“Quel momento in cui il vecchio muore ed il nuovo stenta a nascere”

Un contributo al dibattito sul futuro di Galatina

Caro Direttore, in questo strano tempo che ci tocca di vivere, le discussioni e i confronti ormai avvengono virtualmente e l’agorà diventa il nostro monitor. Ho letto con interesse i due punti di vista lanciati dal Suo giornale. Li ho trovati stimolanti e ho deciso di contribuire anche io, da cittadina, al dibattito sul futuro politico di questa città.
Mi ha fatto riflettere soprattutto il secondo intervento che verteva principalmente sul concetto di Giovanilismo. Rispetto l’entusiasmo di chi crede che ancora oggi il problema della politica sia dato da una classe dirigente ingessata e gerontocratica, la quale, una volta sostituita, dovrebbe far funzionare tutto e meglio. Magari fosse così semplice!
La proposta della rottamazione, e chi mi conosce sa quanto mi costi dirlo, è stata una forza dirompente ma ha mostrato tutti i suoi limiti. La narrazione che sia sufficiente avere tra i 30 e i 40 anni per essere necessariamente tra i più bravi e i più meritevoli o i più innovativi non corrisponde sempre alla realtà. Faccio un esempio. La nostra attuale amministrazione ha gente al suo interno perbene, motivata. Alcuni di loro non avevano mai fatto politica attiva, ed erano alla loro prima esperienza, in campagna elettorale si sono descritti come “Nuovi” ma questo non è stato sufficiente a migliore la città. L’anagrafe perciò non sempre è sinonimo di talento politico. Evocarla spesso è solo un palliativo.

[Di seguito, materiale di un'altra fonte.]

`src/rtl/bram_1r1w_be.sv`:
```
// Simple dual-port block RAM: one write port with per-lane byte enables, one read port,
// selectable read-during-write policy and optional output pipeline register.
module bram_1r1w_be #(
    parameter int ADDR_WIDTH = 4,
    parameter int DATA_WIDTH = 32,
    parameter int BYTE_WIDTH = 8,
    parameter int RDW_MODE   = 0,
    parameter int OUT_REG    = 0
) (
    input  logic                             clk,
    input  logic                             rst,
    input  logic                             wr_en,
    input  logic [ADDR_WIDTH-1:0]            wr_addr,
    input  logic [DATA_WIDTH/BYTE_WIDTH-1:0] wr_be,
    input  logic [DATA_WIDTH-1:0]            wr_data,
    input  logic                             rd_en,
    input  logic [ADDR_WIDTH-1:0]            rd_addr,
    output logic [DATA_WIDTH-1:0]            rd_data,
    output logic                             rd_valid
);

    localparam int unsigned NB    = DATA_WIDTH / BYTE_WIDTH;
    localparam int unsigned DEPTH = 2 ** ADDR_WIDTH;

    if (DATA_WIDTH % BYTE_WIDTH != 0) begin : g_bad_width
        $error("bram_1r1w_be: DATA_WIDTH must be a multiple of BYTE_WIDTH");
    end

    logic [DATA_WIDTH-1:0] r_mem [DEPTH];
    logic [DATA_WIDTH-1:0] r_rd_data;
    logic                  r_rd_valid;
    logic                  w_collide;
    logic [DATA_WIDTH-1:0] w_rd_word;

    // Memory is deliberately left out of reset; contents survive rst.
    always_ff @(posedge clk) begin
        if (!rst && wr_en) begin
            for (int unsigned i = 0; i < NB; i++) begin
                if (wr_be[i]) begin
                    r_mem[wr_addr][i*BYTE_WIDTH +: BYTE_WIDTH] <= wr_data[i*BYTE_WIDTH +: BYTE_WIDTH];
                end
            end
        end
    end

    assign w_collide = rd_en & wr_en & (rd_addr == wr_addr);

    // Write-first bypass: enabled write lanes override the stored word on a collision.
    always_comb begin
        w_rd_word = r_mem[rd_addr];
        if (RDW_MODE == 0 && w_collide) begin
            for (int unsigned i = 0; i < NB; i++) begin
                if (wr_be[i]) begin
                    w_rd_word[i*BYTE_WIDTH +: BYTE_WIDTH] = wr_data[i*BYTE_WIDTH +: BYTE_WIDTH];
                end
            end
        end
    end

    always_ff @(posedge clk) begin
        if (rst) begin
            r_rd_data  <= '0;
            r_rd_valid <= 1'b0;
        end else begin
            r_rd_valid <= rd_en;
            if (rd_en) begin
                r_rd_data <= w_rd_word;
            end
        end
    end

    if (OUT_REG != 0) begin : g_out_reg
        logic [DATA_WIDTH-1:0] r_s2_data;
        logic                  r_s2_valid;

        always_ff @(posedge clk) begin
            if (rst) begin
                r_s2_data  <= '0;
                r_s2_valid <= 1'b0;
            end else begin
                r_s2_data  <= r_rd_data;
                r_s2_valid <= r_rd_valid;
            end
        end

        assign rd_data  = r_s2_data;
        assign rd_valid = r_s2_valid;
    end else begin : g_no_out_reg
        assign rd_data  = r_rd_data;
        assign rd_valid = r_rd_valid;
    end

endmodule

```
**src/rtl/fixed_div_seq_pkg.sv**
```systemverilog
// Shared Q16.16 widths, saturation constants and divider state type for fixed_div_seq.
package fixed_div_seq_pkg;

  localparam int unsigned TOTAL_WIDTH   = 32;
  localparam int unsigned DECIMAL_WIDTH = 16;
  localparam int unsigned DIV_NUM_WIDTH = TOTAL_WIDTH + DECIMAL_WIDTH;
  localparam int unsigned DIV_REM_WIDTH = TOTAL_WIDTH + 1;

  localparam logic [TOTAL_WIDTH-1:0] FIXED_MAX = 32'h7FFF_FFFF;
  localparam logic [TOTAL_WIDTH-1:0] FIXED_MIN = 32'h8000_0000;

  typedef enum logic [1:0] {DIV_IDLE, DIV_BUSY, DIV_DONE} div_state_t;

  // Unsigned magnitude; |-2^31| comes out as 2^31, which fits unsigned.
  function automatic logic [TOTAL_WIDTH-1:0] fixed_abs(input logic [TOTAL_WIDTH-1:0] v);
    return v[TOTAL_WIDTH-1] ? (~v + 32'd1) : v;
  endfunction

endpackage

```
**src/rtl/fixed_div_step.sv**
```systemverilog
// One combinational radix-2 restoring division step: shift in a numerator bit, subtract if able.
module fixed_div_step
  import fixed_div_seq_pkg::*;
(
  input  logic [DIV_REM_WIDTH-1:0] rem_i,
  input  logic                     bit_i,
  input  logic [TOTAL_WIDTH-1:0]   den_i,
  output logic [DIV_REM_WIDTH-1:0] rem_o,
  output logic                     q_o
);

  logic [DIV_REM_WIDTH:0] shifted;
  logic [DIV_REM_WIDTH:0] den_ext;

  always_comb begin
    shifted = {rem_i, bit_i};
    den_ext = {2'b00, den_i};
    q_o     = (shifted >= den_ext);
    rem_o   = q_o ? (shifted[DIV_REM_WIDTH-1:0] - den_ext[DIV_REM_WIDTH-1:0])
                  : shifted[DIV_REM_WIDTH-1:0];
  end

endmodule

```
**src/rtl/fixed_div_seq.sv**
```systemverilog
// Multi-cycle signed Q16.16 divider (restoring, magnitude based, valid/ready on both sides).
// Define FIXED_DIV_ROUND_EN to round half away from zero instead of truncating.
module fixed_div_seq
  import fixed_div_seq_pkg::*;
#(
  parameter int unsigned ITERS_PER_CYCLE = 1
) (
  input  logic                   clk,
  input  logic                   rst,
  input  logic                   in_valid,
  output logic                   in_ready,
  input  logic [TOTAL_WIDTH-1:0] in_lhs,
  input  logic [TOTAL_WIDTH-1:0] in_rhs,
  output logic                   out_valid,
  input  logic                   out_ready,
  output logic [TOTAL_WIDTH-1:0] out_quotient,
  output logic                   out_div_by_zero,
  output logic                   busy
);

  localparam int unsigned Steps = DIV_NUM_WIDTH / ITERS_PER_CYCLE;
  localparam int unsigned CntW  = 6;

  div_state_t                 state_q, state_d;
  logic [DIV_NUM_WIDTH-1:0]   num_q, num_d;
  logic [TOTAL_WIDTH-1:0]     den_q, den_d;
  logic                       neg_q, neg_d;
  logic [DIV_REM_WIDTH-1:0]   rem_q, rem_d;
  logic [DIV_NUM_WIDTH-1:0]   quo_q, quo_d;
  logic [CntW-1:0]            cnt_q, cnt_d;
  logic [TOTAL_WIDTH-1:0]     result_q, result_d;
  logic                       dbz_q, dbz_d;

  logic [DIV_REM_WIDTH-1:0]   rem_chain [ITERS_PER_CYCLE+1];
  logic [ITERS_PER_CYCLE-1:0] q_bits;
  logic [DIV_NUM_WIDTH-1:0]   quo_next;
  logic                       round_up;
  logic [TOTAL_WIDTH-1:0]     mag_lo;

  assign rem_chain[0] = rem_q;

  // Step i consumes numerator bit 47-i this cycle, so the chain resolves bits MSB first.
  for (genvar i = 0; i < ITERS_PER_CYCLE; i++) begin : g_step
    fixed_div_step u_step (
      .rem_i (rem_chain[i]),
      .bit_i (num_q[DIV_NUM_WIDTH-1-i]),
      .den_i (den_q),
      .rem_o (rem_chain[i+1]),
      .q_o   (q_bits[ITERS_PER_CYCLE-1-i])
    );
  end

  always_comb begin
    quo_next = {quo_q[DIV_NUM_WIDTH-ITERS_PER_CYCLE-1:0], q_bits};
`ifdef FIXED_DIV_ROUND_EN
    round_up = ({rem_chain[ITERS_PER_CYCLE], 1'b0} >= {2'b00, den_q});
`else
    round_up = 1'b0;
`endif
    // Only the low 32 bits survive, so increment and negate can work on them alone.
    mag_lo = quo_next[TOTAL_WIDTH-1:0] + {{(TOTAL_WIDTH-1){1'b0}}, round_up};
  end

  always_comb begin
    state_d  = state_q;
    num_d    = num_q;
    den_d    = den_q;
    neg_d    = neg_q;
    rem_d    = rem_q;
    quo_d    = quo_q;
    cnt_d    = cnt_q;
    result_d = result_q;
    dbz_d    = dbz_q;

    unique case (state_q)
      DIV_IDLE: begin
        if (in_valid) begin
          if (in_rhs == '0) begin
            result_d = in_lhs[TOTAL_WIDTH-1] ? FIXED_MIN : FIXED_MAX;
            dbz_d    = 1'b1;
            state_d  = DIV_DONE;
          end else begin
            num_d   = {fixed_abs(in_lhs), {DECIMAL_WIDTH{1'b0}}};
            den_d   = fixed_abs(in_rhs);
            neg_d   = in_lhs[TOTAL_WIDTH-1] ^ in_rhs[TOTAL_WIDTH-1];
            rem_d   = '0;
            quo_d   = '0;
            cnt_d   = CntW'(Steps);
            state_d = DIV_BUSY;
          end
        end
      end
      DIV_BUSY: begin
        num_d = num_q << ITERS_PER_CYCLE;
        rem_d = rem_chain[ITERS_PER_CYCLE];
        quo_d = quo_next;
        cnt_d = cnt_q - 1'b1;
        if (cnt_q == CntW'(1)) begin
          result_d = neg_q ? (~mag_lo + 32'd1) : mag_lo;
          dbz_d    = 1'b0;
          state_d  = DIV_DONE;
        end
      end
      DIV_DONE: begin
        if (out_ready) begin
          state_d = DIV_IDLE;
        end
      end
      default: state_d = DIV_IDLE;
    endcase
  end

  always_ff @(posedge clk or posedge rst) begin
    if (rst) begin
      state_q  <= DIV_IDLE;
      num_q    <= '0;
      den_q    <= '0;
      neg_q    <= 1'b0;
      rem_q    <= '0;
      quo_q    <= '0;
      cnt_q    <= '0;
      result_q <= '0;
      dbz_q    <= 1'b0;
    end else begin
      state_q  <= state_d;
      num_q    <= num_d;
      den_q    <= den_d;
      neg_q    <= neg_d;
      rem_q    <= rem_d;
      quo_q    <= quo_d;
      cnt_q    <= cnt_d;
      result_q <= result_d;
      dbz_q    <= dbz_d;
    end
  end

  assign in_ready        = (state_q == DIV_IDLE);
  assign busy            = (state_q == DIV_BUSY);
  assign out_valid       = (state_q == DIV_DONE);
  assign out_quotient    = result_q;
  assign out_div_by_zero = dbz_q;

endmodule
```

Centrale nel dibattito diventa, invece, la crisi che oggi, ma è iniziata da almeno vent’anni, vivono i partiti politici. E qui che si innesca il corto circuito. Snaturati, delegittimati, depotenziati, resi sempre meno influenti dal ruolo costituzionale che ricoprivano, hanno smesso di formare classe dirigente, non stanno più “tra” i problemi, sono solo contenitori elettorali e mediatici. Il populismo in questa piaga si è insidiato ed è proliferato. Saltato questo fondamentale e cruciale collante tra società e istituzioni, oggi non restano che “Sindaci scelti tra la società civile sempre più espressioni del fallimento del coraggio politico, spesso scelti dal sottosopra partitico rimescolato e messo a nuovo per l’occasione. Affidiamoci al Fato e speriamo che l’assalto al cielo riesca.

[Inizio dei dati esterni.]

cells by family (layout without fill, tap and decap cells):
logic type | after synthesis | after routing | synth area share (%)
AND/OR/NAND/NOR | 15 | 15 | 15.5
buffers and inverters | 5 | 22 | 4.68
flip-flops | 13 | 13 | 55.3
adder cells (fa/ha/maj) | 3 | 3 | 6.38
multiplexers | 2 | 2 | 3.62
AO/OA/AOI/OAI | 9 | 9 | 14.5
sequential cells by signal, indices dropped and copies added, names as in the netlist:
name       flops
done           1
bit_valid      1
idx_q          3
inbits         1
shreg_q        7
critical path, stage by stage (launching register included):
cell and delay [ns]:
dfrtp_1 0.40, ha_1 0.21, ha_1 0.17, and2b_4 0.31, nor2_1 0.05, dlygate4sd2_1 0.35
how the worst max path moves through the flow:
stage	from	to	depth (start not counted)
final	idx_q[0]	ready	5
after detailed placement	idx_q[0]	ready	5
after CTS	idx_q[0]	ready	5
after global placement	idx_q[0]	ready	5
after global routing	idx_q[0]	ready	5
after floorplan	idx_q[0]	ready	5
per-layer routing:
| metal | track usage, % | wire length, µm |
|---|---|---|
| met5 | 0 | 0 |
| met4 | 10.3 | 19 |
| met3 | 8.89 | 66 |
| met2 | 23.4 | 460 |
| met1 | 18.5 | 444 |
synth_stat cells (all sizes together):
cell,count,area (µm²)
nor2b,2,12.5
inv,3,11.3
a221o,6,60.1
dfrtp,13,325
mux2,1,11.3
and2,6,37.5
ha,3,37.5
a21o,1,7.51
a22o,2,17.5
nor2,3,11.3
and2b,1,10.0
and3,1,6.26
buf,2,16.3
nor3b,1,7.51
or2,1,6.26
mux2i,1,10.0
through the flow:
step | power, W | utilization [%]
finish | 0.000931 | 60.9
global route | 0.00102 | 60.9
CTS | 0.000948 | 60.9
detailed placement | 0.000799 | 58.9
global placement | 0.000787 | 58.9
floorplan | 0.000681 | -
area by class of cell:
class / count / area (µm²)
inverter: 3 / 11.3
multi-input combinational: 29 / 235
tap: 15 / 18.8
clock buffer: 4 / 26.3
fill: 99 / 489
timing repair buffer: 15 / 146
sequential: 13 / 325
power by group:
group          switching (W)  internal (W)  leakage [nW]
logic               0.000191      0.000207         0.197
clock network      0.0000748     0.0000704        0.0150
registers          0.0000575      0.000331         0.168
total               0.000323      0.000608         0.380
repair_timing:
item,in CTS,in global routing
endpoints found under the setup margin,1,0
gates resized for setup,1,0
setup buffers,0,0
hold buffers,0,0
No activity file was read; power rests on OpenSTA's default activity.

E come se ne esce? Se i partiti non fanno più Politica e la società civile non sempre riesce ad essere un’efficace stampella? Mi piacerebbe poter rispondere a questa domanda, invece non ho soluzioni.

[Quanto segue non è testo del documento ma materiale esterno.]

### src/rtl/serial_arith_pkg.sv
// Shared definitions for the bit-serial arithmetic blocks: FSM state
// encoding, default operand width and a small state-decode helper.
package serial_arith_pkg;

    localparam int DEFAULT_WIDTH = 8;

    typedef enum logic [1:0] {
        ST_IDLE = 2'd0,
        ST_RUN  = 2'd1,
        ST_DONE = 2'd2
    } state_e;

    // The block can take a new request in every state except RUN.
    function automatic logic state_is_ready(input state_e st);
        return (st != ST_RUN);
    endfunction

endpackage

### src/rtl/full_subtractor_str.sv
// One-bit full subtractor built from gate primitives.
//   d    = a ^ b ^ bin
//   bout = (~a & b) | (~(a ^ b) & bin)
module full_subtractor_str (
    input  logic a,
    input  logic b,
    input  logic bin,
    output logic d,
    output logic bout
);

    logic axb_s;
    logic na_s;
    logic naxb_s;
    logic gen_s;
    logic prop_s;

    xor u_x1 (axb_s, a, b);
    xor u_x2 (d, axb_s, bin);
    not u_n1 (na_s, a);
    not u_n2 (naxb_s, axb_s);
    and u_a1 (gen_s, na_s, b);
    and u_a2 (prop_s, naxb_s, bin);
    or  u_o1 (bout, gen_s, prop_s);

endmodule

### src/rtl/serial_subtractor.sv
// Bit-serial subtractor: computes a - b (mod 2^WIDTH) one bit per cycle,
// LSB first, using a single full-subtractor cell. Results are presented
// on registered outputs that only change on the done cycle.
module serial_subtractor
    import serial_arith_pkg::*;
#(
    parameter int WIDTH = DEFAULT_WIDTH
) (
    input  logic             clk,
    input  logic             rst_n,
    input  logic             start,
    input  logic [WIDTH-1:0] a,
    input  logic [WIDTH-1:0] b,
    output logic             ready,
    output logic             done,
    output logic [WIDTH-1:0] diff,
    output logic             borrow,
    output logic             zero
);

    localparam int            CW       = $clog2(WIDTH + 1);
    localparam logic [CW-1:0] CNT_LAST = CW'(WIDTH - 1);
    localparam logic [CW-1:0] CNT_ONE  = {{(CW-1){1'b0}}, 1'b1};

    state_e           state_q, state_d;
    logic [WIDTH-1:0] a_q, a_d;
    logic [WIDTH-1:0] b_q, b_d;
    logic [WIDTH-1:0] res_q, res_d;
    logic [WIDTH-1:0] diff_q, diff_d;
    logic [CW-1:0]    cnt_q, cnt_d;
    logic             br_q, br_d;
    logic             borrow_q, borrow_d;
    logic             zero_q, zero_d;
    logic             done_q, done_d;
    logic             ready_q, ready_d;

    logic             fs_d_s;
    logic             fs_bout_s;
    logic [WIDTH-1:0] res_shift_s;
    logic             last_bit_s;

    full_subtractor_str u_fs (
        .a    (a_q[0]),
        .b    (b_q[0]),
        .bin  (br_q),
        .d    (fs_d_s),
        .bout (fs_bout_s)
    );

    // Result register after shifting in the current difference bit at the MSB.
    assign res_shift_s = {fs_d_s, res_q[WIDTH-1:1]};
    assign last_bit_s  = (cnt_q == CNT_LAST);

    // State register.
    always_ff @(posedge clk or negedge rst_n) begin
        if (!rst_n) begin
            state_q <= ST_IDLE;
        end else begin
            state_q <= state_d;
        end
    end

    // Next-state logic: IDLE/DONE accept start, RUN lasts exactly WIDTH cycles.
    always_comb begin
        state_d = state_q;
        case (state_q)
            ST_IDLE: begin
                if (start) begin
                    state_d = ST_RUN;
                end else begin
                    state_d = ST_IDLE;
                end
            end
            ST_RUN: begin
                if (last_bit_s) begin
                    state_d = ST_DONE;
                end else begin
                    state_d = ST_RUN;
                end
            end
            ST_DONE: begin
                if (start) begin
                    state_d = ST_RUN;
                end else begin
                    state_d = ST_IDLE;
                end
            end
            default: begin
                state_d = ST_IDLE;
            end
        endcase
    end

    // Datapath and output next-state: capture, per-bit shift, final result load.
    always_comb begin
        a_d      = a_q;
        b_d      = b_q;
        res_d    = res_q;
        cnt_d    = cnt_q;
        br_d     = br_q;
        diff_d   = diff_q;
        borrow_d = borrow_q;
        zero_d   = zero_q;
        done_d   = 1'b0;
        ready_d  = state_is_ready(state_d);
        case (state_q)
            ST_IDLE, ST_DONE: begin
                if (start) begin
                    a_d   = a;
                    b_d   = b;
                    res_d = {WIDTH{1'b0}};
                    cnt_d = {CW{1'b0}};
                    br_d  = 1'b0;
                end else begin
                    a_d   = a_q;
                    b_d   = b_q;
                end
            end
            ST_RUN: begin
                a_d   = {1'b0, a_q[WIDTH-1:1]};
                b_d   = {1'b0, b_q[WIDTH-1:1]};
                res_d = res_shift_s;
                br_d  = fs_bout_s;
                cnt_d = cnt_q + CNT_ONE;
                if (last_bit_s) begin
                    diff_d   = res_shift_s;
                    borrow_d = fs_bout_s;
                    zero_d   = (res_shift_s == {WIDTH{1'b0}});
                    done_d   = 1'b1;
                end else begin
                    done_d   = 1'b0;
                end
            end
            default: begin
                done_d = 1'b0;
            end
        endcase
    end

    // Datapath and output registers; reset leaves zero=1 to match diff=0.
    always_ff @(posedge clk or negedge rst_n) begin
        if (!rst_n) begin
            a_q      <= {WIDTH{1'b0}};
            b_q      <= {WIDTH{1'b0}};
            res_q    <= {WIDTH{1'b0}};
            cnt_q    <= {CW{1'b0}};
            br_q     <= 1'b0;
            diff_q   <= {WIDTH{1'b0}};
            borrow_q <= 1'b0;
            zero_q   <= 1'b1;
            done_q   <= 1'b0;
            ready_q  <= 1'b1;
        end else begin
            a_q      <= a_d;
            b_q      <= b_d;
            res_q    <= res_d;
            cnt_q    <= cnt_d;
            br_q     <= br_d;
            diff_q   <= diff_d;
            borrow_q <= borrow_d;
            zero_q   <= zero_d;
            done_q   <= done_d;
            ready_q  <= ready_d;
        end
    end

    assign ready  = ready_q;
    assign done   = done_q;
    assign diff   = diff_q;
    assign borrow = borrow_q;
    assign zero   = zero_q;

endmodule

### config.mk
export PLATFORM = sky130hd
export DESIGN_NAME = serial_subtractor
export DESIGN_NICKNAME = d
export VERILOG_FILES = /design/src/rtl/serial_arith_pkg.sv /design/src/rtl/full_subtractor_str.sv /design/src/rtl/serial_subtractor.sv
export SDC_FILE = /design/constraint.sdc
export NUM_CORES = 1
export LEC_CHECK = 0
export ABC_CLOCK_PERIOD_IN_PS = 1810
export CORE_MARGIN = 4
export CORE_UTILIZATION = 51
export DETAILED_ROUTE_END_ITERATION = 8
export GPL_TIMING_DRIVEN = 0
export PLACE_DENSITY_LB_ADDON = 0.25
export SLEW_MARGIN = 10
export SYNTH_ARGS = -nofsm -noshare
export SYNTH_HDL_FRONTEND = slang
export SYNTH_SLANG_ARGS = --single-unit
export TNS_END_PERCENT = 30
### constraint.sdc
create_clock -name clk -period 1.81 [get_ports clk]
set_input_delay 0.362 -clock clk [delete_from_list [all_inputs] [get_ports clk]]
set_output_delay 0.362 -clock clk [all_outputs]
set_load 0.05 [all_outputs]
==> results by group <==
Synthesis
  • Distinct cells, synth: 30
  • Synth Cell Area: roughly 1800 sq um
  • Post-synthesis sequential area ratio: between 50 and 60%
  • Cells after Synth: 123
  • Mean Syn Cell Area: about 14 sq um
  • Syn nets: between 100 and 150
  • FF+latch count, synth: just over 40
  • Ys Warns: 0

Setup path
  • Start point of the critical path: ready
  • CP Class: flop to output port
  • WP buf/inv: 1
  • Critical path's slowest cell: dfstp_2
  • Critical path arrival: between 1000 and 1500 ps
  • CP cell instances: dlygate4sd2_1
  • Crit path max fanout: 1
  • CP max stage delay: ~530 ps
  • R2r startpoint: a_q[0]
  • CP Capture Type: output port
  • Required time worst endpoint: 1450 ps
  • CP Launch Type: flop
  • Top cell family by delay on the critical path: flip-flops

Pwr
  • Pwr dens: approximately 1800 nW/um^2
  • Total power draw: 0.00397 W
  • Lkg Pwr: around 1.1 nW
  • VDD IR max: a little under 0.7 mV

STA
  • Slew Limit Fails: 0
  • Layout Skew: roughly 18 ps
  • Tightest Pin Transition: about 490 ps
  • Worst slew margin: between 60% and 70%
  • Minimum clock period: about 1800 ps
  • Endpoints failing hold: 0
  • Hold_ws: 481 ps
  • FMAX: ~570 MHz
  • Unrepaired setup endpoints after global routing: no
  • Final setup viols: 0
  • Final Cycle Share: a little over nine tenths
  • Setup TNS Final: 0 ps

Clock network
  • CTS Root Cell: clkbuf_4
  • TritonCTS Buffers: 5
  • Later-pin clock latency in the skew report: roughly 350 ps
  • CTS H-Tree Depth: 2
  • Setup bufs post-CTS: 0
  • # clock sinks: 41
  • CTS clk-pin slew, worst paths: approximately 130 ps
  • CTS tree: done
  • Clock tree buffer depth: 2

Finish
  • Post-route cell area: roughly 2200 sq um
  • Commonest cells after routing, fill and taps aside: dfrtp_1, a22o_1, clkdlybuf4s50_1
  • Layout area overhead: 24.5%
  • Leading cell type in the layout, fill and taps excluded: dfrtp_1
  • Final net count: between 150 and 200
  • Layout fillers: 284
  • Non-filler cells, final: between 200 and 250
  • Share of cells above drive strength 1: 20.2%
  • Ant diodes: 0
  • Area of the multi-input gates: ~660 sq um
  • Storage cell area: approximately 1000 sq um

Global route
  • Global Route Usage Sum: between 10% and 20%
  • GRT met2 Usage: 25.6%
  • Top Usage Layer GRT: met2
  • Met3 usage: 4.38%
  • Initial antenna violation count: 0
  • Pin count of the biggest net entering global routing: 24
  • Global route overflow: 0
  • First-pass GRT wire length: ~5400 um
  • Vias in the first global route: 1204
  • Met1 usage in global routing: a little over a fifth

Floorplan
  • Initial Utilization: a little over half
  • Core Rows: 21
  • DIE AREA: roughly 4500 sq um
  • I/O pins: 31
  • Horiz. Die Dim: around 67 um
  • Placeable Area: roughly 3300 sq um
  • Die Span Y: around 67 um

Routing
  • Via density: between 5 and 6
  • Wire length per cell: 14.8 um
  • Drt total wl: between 3000 and 4000 um
  • Pre-Repair DR Iteration Count: 4
  • ANT nets after route: 0
  • Remaining routing DRC violations: 0
  • Drt initial violations: 73
  • Routed vias: approximately 1200

Placement
  • Area of placed instances: 2150 sq um
  • Placed Instances: 200
  • Final HPWL DP: 2330 um
  • Count of input and output buffers: 30
  • GPL Wtd Cong: slightly below 0.8

Hold path
  • HP Class: input pin to asynchronous set/reset pin

Flow run
  • # Max-Cap Violations: 0

Status
  • Outcome: finished clean
## layout make-up
class | count | share of cell area [%]
Buffer | 8 | 2.85
Multi-Input combinational cell | 71 | 30.2
Tap cell | 46 | 2.62
Sequential cell | 41 | 46.8
Inverter | 3 | 0.513
Clock inverter | 3 | 0.797
Clock buffer | 5 | 1.71
Timing Repair Buffer | 32 | 14.5
## metal layers
| metal | vias up | part of all wire, % |
|---|---|---|
| li1 | 535 | - |
| met1 | 587 | 45 |
| met2 | 35 | 49 |
| met3 | 5 | 4.8 |
| met4 | 0 | 1.1 |
| met5 | - | 0 |
## synth_stat cells
cell	n	share of area (%)
nand2_1	1	0.21
fa_1	1	1.1
o31ai_1	2	0.85
a22o_1	24	12
mux2_4	8	6.8
inv_1	3	0.64
o21ai_0	2	0.57
nor2b_1	1	0.35
nor2_4	1	0.64
ha_1	1	0.71
mux2i_1	2	1.1
a221o_1	1	0.57
nor4_1	2	0.71
nand3b_4	1	1.1
nand4_1	1	0.35
buf_6	2	1.3
dfrtp_1	39	55
buf_4	4	1.7
buf_2	2	0.57
nor3_1	1	0.28
nand2b_1	2	0.71
o2bb2ai_1	1	0.50
nor2b_4	1	0.78
and2b_4	1	0.57
xnor2_1	1	0.50
dfstp_2	2	3.0
nor2_1	1	0.21
nor2_8	1	1.1
a21o_1	13	5.5
a21oi_1	1	0.28
## worst paths after layout
kind | endpoint | cells past startpoint | slack, ps
setup / recovery | ready | 1 | 60
hold / removal | res_q[6] | 2 | 480
setup reg to reg | zero | 4 | 260
hold reg to reg | a_q[3] | 1 | 490
max in group asynchronous | ready | 3 | 780
min in group clk | a_q[3] | 1 | 490
## timing repair
action,CTS,global route
hold buffers,1,0
gates cloned,0,0
resized for setup,12,1
endpoints found under the setup margin,12,1
endpoints found under the hold margin,17,0
## power by group
| part | switching (W) | internal (W) |
|---|---|---|
| Combinational | 0.00104 | 0.000900 |
| Clock | 0.000293 | 0.000147 |
| Sequential | 0.000263 | 0.00133 |
| Total | 0.00159 | 0.00237 |
## sequential cells by signal, indices dropped and copies added (netlist names)
name,flops
a_q,8
b_q,8
ready,1
diff,8
done,1
cnt_q,4
br_q,1
state_q,1
borrow,1
zero,1
res_q,7
## cells by family (layout without fill, tap and decap cells)
kind of cell	after synthesis	count (layout)	synth area share (%)
AO/OA/AOI/OAI	44	44	20.2
flip-flops	41	41	58.3
AND/OR/NAND/NOR	14	14	7.09
buffers and inverters	11	51	4.18
multiplexers	10	10	7.94
adder cells (fa/ha/maj)	2	2	1.84
XOR/XNOR	1	1	0.496
## metrics by stage
| step | setup slack [ps] | util [%] |
|---|---|---|
| 6_report | 58.0 | 65.8 |
| 4_1_cts | 25.7 | 65.8 |
| 3_3_place_gp | -562 | 63.6 |
| 3_5_place_dp | 147 | 64.3 |
| 2_1_floorplan | 240 | - |
| 5_1_grt | 24.7 | 65.8 |
(Power assumes the default switching activity.)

Invidio chi le ha. Ho solo la demagogica speranza che la Politica si riappropri del suo ruolo e ritorni a macinare Idee e Visione. Se ne percepisce sempre più la mancanza in questo tempo vuoto, di sospensione e di passaggio. In un luogo che non può più essere rappresentato da circoli e sezioni, perché superati e obsoleti.
So cosa manca, ma non so come si fa a colmarlo.
Sarà che sono ancora troppo giovane.
Viviamo tempi interessanti, anche troppo (“Quel momento in cui il vecchio muore ed il nuovo stenta a nascere”, Antonio Gramsci).
Buona discussione. E grazie per lo spazio concessomi.